··· SUPPLIED ENTRIES
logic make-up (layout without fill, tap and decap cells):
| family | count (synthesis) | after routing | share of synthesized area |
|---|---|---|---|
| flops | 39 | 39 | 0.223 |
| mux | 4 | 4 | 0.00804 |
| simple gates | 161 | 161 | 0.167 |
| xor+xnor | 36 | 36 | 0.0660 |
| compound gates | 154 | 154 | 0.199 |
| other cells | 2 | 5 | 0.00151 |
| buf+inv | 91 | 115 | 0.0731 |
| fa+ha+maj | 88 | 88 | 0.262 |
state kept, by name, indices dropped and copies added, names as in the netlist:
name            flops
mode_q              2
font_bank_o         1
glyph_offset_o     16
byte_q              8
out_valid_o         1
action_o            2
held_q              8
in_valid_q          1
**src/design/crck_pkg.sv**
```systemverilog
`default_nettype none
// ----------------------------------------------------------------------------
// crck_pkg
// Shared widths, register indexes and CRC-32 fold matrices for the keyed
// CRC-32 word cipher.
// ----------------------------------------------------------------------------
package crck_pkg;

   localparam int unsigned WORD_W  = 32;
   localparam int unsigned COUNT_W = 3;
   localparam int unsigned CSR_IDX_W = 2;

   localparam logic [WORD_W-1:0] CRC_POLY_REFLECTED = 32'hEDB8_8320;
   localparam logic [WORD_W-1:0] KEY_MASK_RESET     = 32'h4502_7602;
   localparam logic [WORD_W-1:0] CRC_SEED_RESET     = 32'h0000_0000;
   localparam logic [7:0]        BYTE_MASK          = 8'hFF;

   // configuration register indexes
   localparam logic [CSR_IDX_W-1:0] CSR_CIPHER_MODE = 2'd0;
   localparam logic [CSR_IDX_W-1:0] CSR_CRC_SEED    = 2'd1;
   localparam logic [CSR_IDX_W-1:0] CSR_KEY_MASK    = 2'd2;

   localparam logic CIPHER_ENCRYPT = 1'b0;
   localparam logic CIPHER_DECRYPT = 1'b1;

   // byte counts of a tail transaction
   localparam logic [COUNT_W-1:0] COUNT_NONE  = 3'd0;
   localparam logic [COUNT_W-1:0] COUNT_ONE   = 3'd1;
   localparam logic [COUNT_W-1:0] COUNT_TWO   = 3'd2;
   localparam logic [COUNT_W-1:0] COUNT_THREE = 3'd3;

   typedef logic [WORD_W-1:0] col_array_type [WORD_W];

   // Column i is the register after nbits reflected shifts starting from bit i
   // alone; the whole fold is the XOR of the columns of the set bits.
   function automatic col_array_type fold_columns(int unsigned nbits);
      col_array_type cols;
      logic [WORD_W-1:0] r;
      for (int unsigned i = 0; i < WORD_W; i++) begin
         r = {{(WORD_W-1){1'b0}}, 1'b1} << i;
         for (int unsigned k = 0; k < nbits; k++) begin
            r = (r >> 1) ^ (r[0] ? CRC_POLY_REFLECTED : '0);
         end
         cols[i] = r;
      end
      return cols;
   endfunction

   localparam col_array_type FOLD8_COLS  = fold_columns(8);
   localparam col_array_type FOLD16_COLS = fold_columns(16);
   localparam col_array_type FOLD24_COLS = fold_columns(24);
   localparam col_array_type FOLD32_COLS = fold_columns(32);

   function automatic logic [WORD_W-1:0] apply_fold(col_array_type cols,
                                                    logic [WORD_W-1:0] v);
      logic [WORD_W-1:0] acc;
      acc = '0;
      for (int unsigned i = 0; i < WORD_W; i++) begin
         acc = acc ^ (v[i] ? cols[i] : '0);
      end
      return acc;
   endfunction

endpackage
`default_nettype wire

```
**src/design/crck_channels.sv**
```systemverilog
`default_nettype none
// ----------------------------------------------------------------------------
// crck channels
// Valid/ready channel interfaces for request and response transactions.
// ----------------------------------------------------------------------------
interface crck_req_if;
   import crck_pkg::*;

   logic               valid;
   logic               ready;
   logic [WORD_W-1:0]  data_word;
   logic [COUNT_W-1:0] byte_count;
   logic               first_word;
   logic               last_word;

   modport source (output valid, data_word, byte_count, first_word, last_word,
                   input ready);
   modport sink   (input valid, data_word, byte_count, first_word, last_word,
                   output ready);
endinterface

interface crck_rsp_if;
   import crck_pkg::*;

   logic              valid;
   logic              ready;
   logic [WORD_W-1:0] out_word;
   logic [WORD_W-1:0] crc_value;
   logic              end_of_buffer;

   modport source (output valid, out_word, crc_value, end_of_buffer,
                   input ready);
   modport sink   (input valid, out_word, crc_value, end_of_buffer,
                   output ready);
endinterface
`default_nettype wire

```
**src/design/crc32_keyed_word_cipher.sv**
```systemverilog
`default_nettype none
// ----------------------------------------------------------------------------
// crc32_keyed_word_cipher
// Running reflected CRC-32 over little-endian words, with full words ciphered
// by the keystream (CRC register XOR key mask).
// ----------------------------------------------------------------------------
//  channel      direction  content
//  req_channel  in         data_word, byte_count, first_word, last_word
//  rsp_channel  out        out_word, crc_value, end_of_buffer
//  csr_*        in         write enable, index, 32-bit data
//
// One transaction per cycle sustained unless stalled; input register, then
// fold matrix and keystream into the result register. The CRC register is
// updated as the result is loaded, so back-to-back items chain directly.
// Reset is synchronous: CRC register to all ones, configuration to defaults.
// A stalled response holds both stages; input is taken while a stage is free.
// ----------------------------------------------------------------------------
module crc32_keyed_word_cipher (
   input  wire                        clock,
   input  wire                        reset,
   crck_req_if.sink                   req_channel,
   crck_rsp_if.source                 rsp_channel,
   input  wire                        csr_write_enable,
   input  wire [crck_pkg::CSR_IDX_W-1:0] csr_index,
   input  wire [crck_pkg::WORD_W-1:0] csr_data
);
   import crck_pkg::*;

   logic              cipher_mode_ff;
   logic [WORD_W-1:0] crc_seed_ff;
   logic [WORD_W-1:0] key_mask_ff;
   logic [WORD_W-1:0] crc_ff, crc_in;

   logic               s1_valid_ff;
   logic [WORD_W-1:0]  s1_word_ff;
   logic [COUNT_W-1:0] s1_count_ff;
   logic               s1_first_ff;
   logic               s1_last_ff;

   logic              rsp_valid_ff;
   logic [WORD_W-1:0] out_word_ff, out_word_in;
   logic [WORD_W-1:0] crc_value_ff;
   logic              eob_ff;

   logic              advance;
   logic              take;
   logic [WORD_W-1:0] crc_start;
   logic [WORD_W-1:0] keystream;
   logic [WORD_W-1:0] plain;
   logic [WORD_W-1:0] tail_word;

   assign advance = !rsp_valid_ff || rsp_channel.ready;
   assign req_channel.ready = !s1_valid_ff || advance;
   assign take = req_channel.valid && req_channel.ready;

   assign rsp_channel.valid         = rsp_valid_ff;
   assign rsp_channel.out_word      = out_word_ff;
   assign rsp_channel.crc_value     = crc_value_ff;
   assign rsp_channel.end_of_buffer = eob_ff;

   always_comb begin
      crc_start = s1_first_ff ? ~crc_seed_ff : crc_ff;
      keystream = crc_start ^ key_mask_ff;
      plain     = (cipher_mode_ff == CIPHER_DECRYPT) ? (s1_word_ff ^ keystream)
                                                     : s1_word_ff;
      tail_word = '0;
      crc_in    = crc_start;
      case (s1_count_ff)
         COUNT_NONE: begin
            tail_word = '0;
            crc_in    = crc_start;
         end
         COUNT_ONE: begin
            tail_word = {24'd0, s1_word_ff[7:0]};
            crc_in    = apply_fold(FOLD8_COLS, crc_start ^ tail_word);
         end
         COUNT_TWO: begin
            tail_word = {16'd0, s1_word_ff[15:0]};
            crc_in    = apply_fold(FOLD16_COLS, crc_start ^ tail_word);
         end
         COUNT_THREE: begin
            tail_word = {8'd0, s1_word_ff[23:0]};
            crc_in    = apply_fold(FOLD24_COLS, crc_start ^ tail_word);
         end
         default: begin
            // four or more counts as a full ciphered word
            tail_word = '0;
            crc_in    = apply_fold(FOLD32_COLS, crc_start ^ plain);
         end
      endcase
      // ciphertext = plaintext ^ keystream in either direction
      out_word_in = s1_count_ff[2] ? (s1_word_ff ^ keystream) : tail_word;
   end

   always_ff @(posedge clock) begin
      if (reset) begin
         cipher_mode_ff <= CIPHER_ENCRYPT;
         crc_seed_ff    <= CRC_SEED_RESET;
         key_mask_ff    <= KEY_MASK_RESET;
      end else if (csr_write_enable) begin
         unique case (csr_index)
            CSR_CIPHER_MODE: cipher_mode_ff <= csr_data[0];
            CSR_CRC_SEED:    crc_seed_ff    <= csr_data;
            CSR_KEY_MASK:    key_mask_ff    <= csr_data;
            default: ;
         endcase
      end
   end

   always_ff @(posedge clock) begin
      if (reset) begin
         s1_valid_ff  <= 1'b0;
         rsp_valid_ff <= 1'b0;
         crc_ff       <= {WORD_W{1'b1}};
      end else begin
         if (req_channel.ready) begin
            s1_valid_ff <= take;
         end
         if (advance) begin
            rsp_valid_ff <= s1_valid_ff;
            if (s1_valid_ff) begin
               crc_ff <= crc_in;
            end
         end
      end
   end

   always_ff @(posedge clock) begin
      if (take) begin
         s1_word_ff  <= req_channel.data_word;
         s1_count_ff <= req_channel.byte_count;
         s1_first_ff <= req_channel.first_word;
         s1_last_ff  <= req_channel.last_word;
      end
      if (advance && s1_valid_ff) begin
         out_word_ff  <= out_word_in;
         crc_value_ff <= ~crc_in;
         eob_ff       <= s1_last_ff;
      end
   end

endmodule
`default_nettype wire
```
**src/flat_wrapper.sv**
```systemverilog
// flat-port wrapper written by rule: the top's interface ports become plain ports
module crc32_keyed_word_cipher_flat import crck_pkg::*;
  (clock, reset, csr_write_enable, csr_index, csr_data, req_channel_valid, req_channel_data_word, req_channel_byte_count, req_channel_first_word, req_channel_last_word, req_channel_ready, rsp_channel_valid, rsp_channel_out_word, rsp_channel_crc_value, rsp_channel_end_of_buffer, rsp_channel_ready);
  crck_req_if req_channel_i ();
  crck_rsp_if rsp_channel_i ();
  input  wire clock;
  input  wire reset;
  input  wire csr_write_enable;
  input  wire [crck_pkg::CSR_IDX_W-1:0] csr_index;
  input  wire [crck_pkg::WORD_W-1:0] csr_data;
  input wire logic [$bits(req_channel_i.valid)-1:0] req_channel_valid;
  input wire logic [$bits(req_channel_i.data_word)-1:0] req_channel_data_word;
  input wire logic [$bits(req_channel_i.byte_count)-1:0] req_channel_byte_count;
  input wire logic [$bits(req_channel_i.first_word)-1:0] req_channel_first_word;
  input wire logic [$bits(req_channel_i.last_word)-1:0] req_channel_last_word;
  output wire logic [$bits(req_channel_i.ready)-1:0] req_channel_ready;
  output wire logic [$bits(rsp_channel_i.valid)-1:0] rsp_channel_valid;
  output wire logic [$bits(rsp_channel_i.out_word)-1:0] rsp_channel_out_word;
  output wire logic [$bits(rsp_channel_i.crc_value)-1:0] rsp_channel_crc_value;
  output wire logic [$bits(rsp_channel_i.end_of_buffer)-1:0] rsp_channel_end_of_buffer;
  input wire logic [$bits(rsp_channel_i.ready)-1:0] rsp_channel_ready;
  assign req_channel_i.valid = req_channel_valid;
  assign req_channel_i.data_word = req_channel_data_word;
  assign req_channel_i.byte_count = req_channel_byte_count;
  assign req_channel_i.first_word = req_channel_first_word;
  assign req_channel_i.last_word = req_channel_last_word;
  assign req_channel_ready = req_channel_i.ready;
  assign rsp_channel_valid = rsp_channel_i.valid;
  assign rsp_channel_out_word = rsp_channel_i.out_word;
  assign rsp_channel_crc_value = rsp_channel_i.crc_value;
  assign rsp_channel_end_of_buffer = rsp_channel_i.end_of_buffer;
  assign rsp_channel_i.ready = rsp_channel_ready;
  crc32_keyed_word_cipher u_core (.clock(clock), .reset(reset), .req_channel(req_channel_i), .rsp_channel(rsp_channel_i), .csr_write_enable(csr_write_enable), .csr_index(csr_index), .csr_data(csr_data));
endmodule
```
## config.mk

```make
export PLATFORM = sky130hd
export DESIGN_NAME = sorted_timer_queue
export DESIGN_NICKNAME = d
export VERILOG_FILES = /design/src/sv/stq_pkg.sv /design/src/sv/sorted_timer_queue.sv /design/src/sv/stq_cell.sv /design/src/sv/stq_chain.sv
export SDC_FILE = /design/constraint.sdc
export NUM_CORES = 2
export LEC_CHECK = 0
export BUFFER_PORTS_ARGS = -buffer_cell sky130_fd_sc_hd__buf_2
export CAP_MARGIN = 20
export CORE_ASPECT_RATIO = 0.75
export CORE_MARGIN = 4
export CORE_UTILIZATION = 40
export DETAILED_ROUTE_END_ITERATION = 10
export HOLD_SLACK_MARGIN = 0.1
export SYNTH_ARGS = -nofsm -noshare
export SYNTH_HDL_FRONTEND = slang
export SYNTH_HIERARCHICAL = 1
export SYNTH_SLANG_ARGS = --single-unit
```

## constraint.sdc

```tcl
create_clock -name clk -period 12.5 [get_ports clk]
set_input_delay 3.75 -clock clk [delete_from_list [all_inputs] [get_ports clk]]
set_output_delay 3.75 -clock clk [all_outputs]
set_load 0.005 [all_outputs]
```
······
→ THE PROBLEM
All lines of the records containing "register" should be shown.

→ TASK SOLUTION
// Shared widths, register indexes and CRC-32 fold matrices for the keyed
   // configuration register indexes
   // Column i is the register after nbits reflected shifts starting from bit i
// by the keystream (CRC register XOR key mask).
// One transaction per cycle sustained unless stalled; input register, then
// fold matrix and keystream into the result register. The CRC register is
// Reset is synchronous: CRC register to all ones, configuration to defaults.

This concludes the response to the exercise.